What the task requires: Scan the entries below for the string "gates" and copy every line where it turns up.

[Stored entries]
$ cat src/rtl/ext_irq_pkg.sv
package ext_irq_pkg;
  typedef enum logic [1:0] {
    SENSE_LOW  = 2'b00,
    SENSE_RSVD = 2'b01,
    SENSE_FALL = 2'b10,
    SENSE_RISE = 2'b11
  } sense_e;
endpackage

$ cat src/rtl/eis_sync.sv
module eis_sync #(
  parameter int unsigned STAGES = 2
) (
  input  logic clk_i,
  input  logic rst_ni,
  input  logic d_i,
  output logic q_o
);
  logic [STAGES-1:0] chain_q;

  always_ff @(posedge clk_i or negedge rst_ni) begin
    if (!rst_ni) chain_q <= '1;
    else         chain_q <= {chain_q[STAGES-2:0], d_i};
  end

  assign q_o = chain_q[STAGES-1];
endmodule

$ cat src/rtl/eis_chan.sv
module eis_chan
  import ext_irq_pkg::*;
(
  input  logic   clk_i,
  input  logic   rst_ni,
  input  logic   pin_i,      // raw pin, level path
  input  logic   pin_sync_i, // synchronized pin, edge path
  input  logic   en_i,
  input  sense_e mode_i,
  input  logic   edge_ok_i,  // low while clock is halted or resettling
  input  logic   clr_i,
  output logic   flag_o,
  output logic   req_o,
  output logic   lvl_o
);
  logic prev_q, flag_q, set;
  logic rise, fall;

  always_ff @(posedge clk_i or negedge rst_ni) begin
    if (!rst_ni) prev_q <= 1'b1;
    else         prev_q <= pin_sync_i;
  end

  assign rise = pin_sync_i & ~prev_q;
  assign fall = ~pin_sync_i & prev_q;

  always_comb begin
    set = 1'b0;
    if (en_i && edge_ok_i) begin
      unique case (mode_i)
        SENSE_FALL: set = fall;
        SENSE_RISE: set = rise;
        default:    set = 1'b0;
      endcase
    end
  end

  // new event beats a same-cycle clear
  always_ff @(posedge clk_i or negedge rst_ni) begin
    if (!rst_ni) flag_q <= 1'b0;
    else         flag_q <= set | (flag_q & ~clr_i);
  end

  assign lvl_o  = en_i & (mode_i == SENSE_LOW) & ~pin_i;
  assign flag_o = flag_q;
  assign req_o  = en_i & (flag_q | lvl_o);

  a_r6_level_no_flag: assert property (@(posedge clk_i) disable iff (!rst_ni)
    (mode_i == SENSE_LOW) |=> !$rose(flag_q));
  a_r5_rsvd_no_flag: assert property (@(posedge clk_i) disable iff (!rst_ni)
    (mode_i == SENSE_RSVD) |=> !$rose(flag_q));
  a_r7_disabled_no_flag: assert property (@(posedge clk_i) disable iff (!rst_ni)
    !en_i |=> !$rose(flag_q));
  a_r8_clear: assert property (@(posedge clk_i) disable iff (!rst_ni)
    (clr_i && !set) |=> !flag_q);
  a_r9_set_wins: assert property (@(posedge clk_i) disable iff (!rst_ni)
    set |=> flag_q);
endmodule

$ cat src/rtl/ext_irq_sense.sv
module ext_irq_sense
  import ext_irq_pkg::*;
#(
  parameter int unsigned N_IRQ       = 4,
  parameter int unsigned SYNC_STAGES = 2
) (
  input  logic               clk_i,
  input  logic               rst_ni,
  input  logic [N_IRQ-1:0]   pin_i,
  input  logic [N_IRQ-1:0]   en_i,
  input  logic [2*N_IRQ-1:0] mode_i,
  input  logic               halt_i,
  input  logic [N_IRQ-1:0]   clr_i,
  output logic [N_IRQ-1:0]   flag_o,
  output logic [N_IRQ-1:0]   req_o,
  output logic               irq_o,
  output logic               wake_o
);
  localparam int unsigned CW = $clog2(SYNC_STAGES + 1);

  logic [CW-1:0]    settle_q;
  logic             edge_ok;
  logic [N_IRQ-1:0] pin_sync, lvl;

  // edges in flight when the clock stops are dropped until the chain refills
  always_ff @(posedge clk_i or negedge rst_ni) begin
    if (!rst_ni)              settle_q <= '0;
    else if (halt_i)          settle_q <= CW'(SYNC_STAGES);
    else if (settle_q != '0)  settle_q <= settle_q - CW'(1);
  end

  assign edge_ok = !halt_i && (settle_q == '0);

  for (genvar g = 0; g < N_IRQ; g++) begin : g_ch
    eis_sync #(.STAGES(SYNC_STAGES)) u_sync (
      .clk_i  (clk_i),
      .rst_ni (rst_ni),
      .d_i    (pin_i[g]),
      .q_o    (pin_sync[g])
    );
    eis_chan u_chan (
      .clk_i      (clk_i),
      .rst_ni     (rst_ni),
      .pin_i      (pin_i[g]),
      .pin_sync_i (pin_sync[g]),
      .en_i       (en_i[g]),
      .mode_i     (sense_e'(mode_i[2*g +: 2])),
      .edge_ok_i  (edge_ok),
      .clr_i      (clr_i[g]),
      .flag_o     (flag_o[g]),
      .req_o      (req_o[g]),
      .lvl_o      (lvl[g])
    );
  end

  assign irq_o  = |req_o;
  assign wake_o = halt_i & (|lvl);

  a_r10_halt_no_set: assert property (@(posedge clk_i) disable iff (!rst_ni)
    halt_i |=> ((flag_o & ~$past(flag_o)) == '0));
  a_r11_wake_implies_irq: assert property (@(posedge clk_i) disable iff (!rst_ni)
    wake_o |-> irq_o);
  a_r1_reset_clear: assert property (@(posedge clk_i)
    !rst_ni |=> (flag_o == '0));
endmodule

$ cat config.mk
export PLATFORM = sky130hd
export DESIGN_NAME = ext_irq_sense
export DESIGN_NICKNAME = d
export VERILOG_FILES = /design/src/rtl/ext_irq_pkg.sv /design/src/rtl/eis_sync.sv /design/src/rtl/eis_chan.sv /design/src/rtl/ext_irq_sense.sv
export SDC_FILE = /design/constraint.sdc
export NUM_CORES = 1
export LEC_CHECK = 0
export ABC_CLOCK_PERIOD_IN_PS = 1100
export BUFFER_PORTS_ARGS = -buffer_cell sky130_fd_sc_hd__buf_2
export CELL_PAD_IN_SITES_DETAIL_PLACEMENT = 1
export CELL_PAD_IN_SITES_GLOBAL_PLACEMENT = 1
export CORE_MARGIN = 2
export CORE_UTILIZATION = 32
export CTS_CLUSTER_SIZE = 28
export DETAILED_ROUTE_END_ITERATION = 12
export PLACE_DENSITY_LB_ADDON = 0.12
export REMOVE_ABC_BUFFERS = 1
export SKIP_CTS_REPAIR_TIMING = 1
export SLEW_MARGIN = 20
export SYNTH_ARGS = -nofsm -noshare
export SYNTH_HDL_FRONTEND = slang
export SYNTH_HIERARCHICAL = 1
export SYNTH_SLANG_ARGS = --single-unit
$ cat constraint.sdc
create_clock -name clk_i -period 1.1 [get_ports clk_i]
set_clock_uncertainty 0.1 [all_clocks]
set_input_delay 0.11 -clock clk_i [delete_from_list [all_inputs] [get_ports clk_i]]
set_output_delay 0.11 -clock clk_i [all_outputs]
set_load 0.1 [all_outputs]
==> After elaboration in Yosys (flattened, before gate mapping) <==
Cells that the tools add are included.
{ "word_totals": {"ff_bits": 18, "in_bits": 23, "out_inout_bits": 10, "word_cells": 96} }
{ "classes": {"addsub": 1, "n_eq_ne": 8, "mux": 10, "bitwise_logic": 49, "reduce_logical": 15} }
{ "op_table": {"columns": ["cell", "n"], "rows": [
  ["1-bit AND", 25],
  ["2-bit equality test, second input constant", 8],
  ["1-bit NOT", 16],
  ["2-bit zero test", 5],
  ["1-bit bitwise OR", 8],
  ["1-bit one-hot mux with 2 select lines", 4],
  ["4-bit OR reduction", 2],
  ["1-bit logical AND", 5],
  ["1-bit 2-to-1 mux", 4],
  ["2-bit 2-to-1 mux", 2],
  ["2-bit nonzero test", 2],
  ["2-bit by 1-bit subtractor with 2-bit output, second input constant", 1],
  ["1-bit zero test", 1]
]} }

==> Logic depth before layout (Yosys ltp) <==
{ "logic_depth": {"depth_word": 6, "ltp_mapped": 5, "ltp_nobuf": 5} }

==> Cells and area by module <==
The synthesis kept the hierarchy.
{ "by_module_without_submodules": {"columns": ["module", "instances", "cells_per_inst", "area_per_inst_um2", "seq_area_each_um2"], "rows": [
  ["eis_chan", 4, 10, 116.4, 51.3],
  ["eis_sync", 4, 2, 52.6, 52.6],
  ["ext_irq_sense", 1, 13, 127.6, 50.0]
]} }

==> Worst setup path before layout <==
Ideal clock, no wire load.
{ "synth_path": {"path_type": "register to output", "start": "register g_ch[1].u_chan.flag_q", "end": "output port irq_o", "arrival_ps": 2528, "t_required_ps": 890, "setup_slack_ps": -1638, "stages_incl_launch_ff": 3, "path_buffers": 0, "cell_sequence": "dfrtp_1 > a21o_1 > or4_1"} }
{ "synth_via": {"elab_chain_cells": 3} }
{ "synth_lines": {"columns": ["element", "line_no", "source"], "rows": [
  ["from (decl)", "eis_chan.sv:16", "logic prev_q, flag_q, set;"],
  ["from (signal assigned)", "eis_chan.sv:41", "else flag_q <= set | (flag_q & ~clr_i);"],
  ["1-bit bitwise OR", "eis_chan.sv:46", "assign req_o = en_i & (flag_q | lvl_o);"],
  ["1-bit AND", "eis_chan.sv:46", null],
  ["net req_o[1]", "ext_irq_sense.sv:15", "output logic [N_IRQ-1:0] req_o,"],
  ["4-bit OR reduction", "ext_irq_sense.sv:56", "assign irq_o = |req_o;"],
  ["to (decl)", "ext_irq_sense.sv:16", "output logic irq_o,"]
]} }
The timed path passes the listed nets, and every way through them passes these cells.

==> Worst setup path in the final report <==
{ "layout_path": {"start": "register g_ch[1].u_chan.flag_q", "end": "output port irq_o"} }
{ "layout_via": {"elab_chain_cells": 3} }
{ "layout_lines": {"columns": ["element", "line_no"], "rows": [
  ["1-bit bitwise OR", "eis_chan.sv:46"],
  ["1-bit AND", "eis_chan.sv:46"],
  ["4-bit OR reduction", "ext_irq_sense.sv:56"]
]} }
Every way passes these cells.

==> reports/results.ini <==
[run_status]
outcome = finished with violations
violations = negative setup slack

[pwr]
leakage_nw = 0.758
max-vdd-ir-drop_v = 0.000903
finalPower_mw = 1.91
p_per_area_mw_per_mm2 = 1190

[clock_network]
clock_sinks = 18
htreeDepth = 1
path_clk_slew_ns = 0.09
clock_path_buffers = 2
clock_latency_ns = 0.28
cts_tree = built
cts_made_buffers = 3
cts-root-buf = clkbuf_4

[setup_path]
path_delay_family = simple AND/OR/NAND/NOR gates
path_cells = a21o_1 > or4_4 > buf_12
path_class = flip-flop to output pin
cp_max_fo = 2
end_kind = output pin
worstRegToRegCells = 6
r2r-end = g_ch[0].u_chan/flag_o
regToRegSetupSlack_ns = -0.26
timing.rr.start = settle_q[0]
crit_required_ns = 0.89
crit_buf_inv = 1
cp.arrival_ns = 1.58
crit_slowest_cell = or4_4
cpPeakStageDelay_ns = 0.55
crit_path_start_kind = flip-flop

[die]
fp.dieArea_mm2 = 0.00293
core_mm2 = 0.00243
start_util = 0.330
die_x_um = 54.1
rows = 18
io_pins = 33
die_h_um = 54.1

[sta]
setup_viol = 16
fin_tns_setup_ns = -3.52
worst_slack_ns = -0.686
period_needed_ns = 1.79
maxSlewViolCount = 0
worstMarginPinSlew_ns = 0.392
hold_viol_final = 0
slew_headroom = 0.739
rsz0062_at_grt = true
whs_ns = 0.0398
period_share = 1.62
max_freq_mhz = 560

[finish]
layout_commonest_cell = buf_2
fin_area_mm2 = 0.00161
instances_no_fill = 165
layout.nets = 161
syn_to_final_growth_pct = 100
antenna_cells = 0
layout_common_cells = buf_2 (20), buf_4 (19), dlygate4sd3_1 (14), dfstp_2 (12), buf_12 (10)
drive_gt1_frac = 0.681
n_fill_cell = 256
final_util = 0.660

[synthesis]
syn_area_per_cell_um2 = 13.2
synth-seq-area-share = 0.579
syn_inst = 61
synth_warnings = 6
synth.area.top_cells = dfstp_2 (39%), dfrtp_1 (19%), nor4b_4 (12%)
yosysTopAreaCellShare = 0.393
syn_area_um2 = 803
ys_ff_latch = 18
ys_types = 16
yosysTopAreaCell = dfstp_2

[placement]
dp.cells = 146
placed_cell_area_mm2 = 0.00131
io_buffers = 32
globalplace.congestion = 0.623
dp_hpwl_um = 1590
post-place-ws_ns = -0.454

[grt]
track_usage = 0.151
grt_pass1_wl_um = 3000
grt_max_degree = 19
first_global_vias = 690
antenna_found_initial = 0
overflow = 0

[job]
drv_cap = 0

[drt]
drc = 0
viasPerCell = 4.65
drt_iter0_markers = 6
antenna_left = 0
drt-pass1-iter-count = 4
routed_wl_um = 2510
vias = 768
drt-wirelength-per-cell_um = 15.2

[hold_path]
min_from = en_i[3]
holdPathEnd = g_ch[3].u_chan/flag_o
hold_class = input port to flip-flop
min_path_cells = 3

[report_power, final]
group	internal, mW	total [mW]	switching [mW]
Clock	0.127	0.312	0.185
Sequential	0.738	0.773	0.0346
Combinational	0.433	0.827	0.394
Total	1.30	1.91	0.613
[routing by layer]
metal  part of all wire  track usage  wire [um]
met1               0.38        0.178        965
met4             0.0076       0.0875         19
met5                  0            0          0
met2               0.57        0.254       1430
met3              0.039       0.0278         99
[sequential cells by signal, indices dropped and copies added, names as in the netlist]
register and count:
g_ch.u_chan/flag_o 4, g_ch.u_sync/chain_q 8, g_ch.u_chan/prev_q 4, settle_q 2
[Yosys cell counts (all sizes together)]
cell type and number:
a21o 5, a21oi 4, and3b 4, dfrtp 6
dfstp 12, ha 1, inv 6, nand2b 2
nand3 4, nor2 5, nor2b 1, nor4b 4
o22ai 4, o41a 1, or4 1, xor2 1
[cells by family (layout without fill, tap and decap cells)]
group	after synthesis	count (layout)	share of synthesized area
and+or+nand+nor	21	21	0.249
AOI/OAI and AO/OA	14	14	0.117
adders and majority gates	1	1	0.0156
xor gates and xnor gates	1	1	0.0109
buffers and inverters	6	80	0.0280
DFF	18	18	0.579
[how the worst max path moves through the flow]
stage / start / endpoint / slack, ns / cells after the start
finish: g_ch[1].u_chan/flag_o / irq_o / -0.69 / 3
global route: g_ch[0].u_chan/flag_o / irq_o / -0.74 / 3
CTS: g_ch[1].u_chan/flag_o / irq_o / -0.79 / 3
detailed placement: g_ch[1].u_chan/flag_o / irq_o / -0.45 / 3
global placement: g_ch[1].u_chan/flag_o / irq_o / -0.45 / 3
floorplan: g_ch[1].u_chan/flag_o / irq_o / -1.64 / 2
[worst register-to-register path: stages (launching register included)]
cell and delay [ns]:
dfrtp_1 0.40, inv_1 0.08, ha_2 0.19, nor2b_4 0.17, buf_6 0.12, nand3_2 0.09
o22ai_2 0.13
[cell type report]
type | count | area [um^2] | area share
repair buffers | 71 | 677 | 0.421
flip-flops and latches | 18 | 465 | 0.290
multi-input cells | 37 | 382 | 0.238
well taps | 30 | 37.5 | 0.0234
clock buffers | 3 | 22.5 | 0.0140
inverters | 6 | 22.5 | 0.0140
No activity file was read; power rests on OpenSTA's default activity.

Answer area:
path_delay_family = simple AND/OR/NAND/NOR gates
adders and majority gates	1	1	0.0156
xor gates and xnor gates	1	1	0.0109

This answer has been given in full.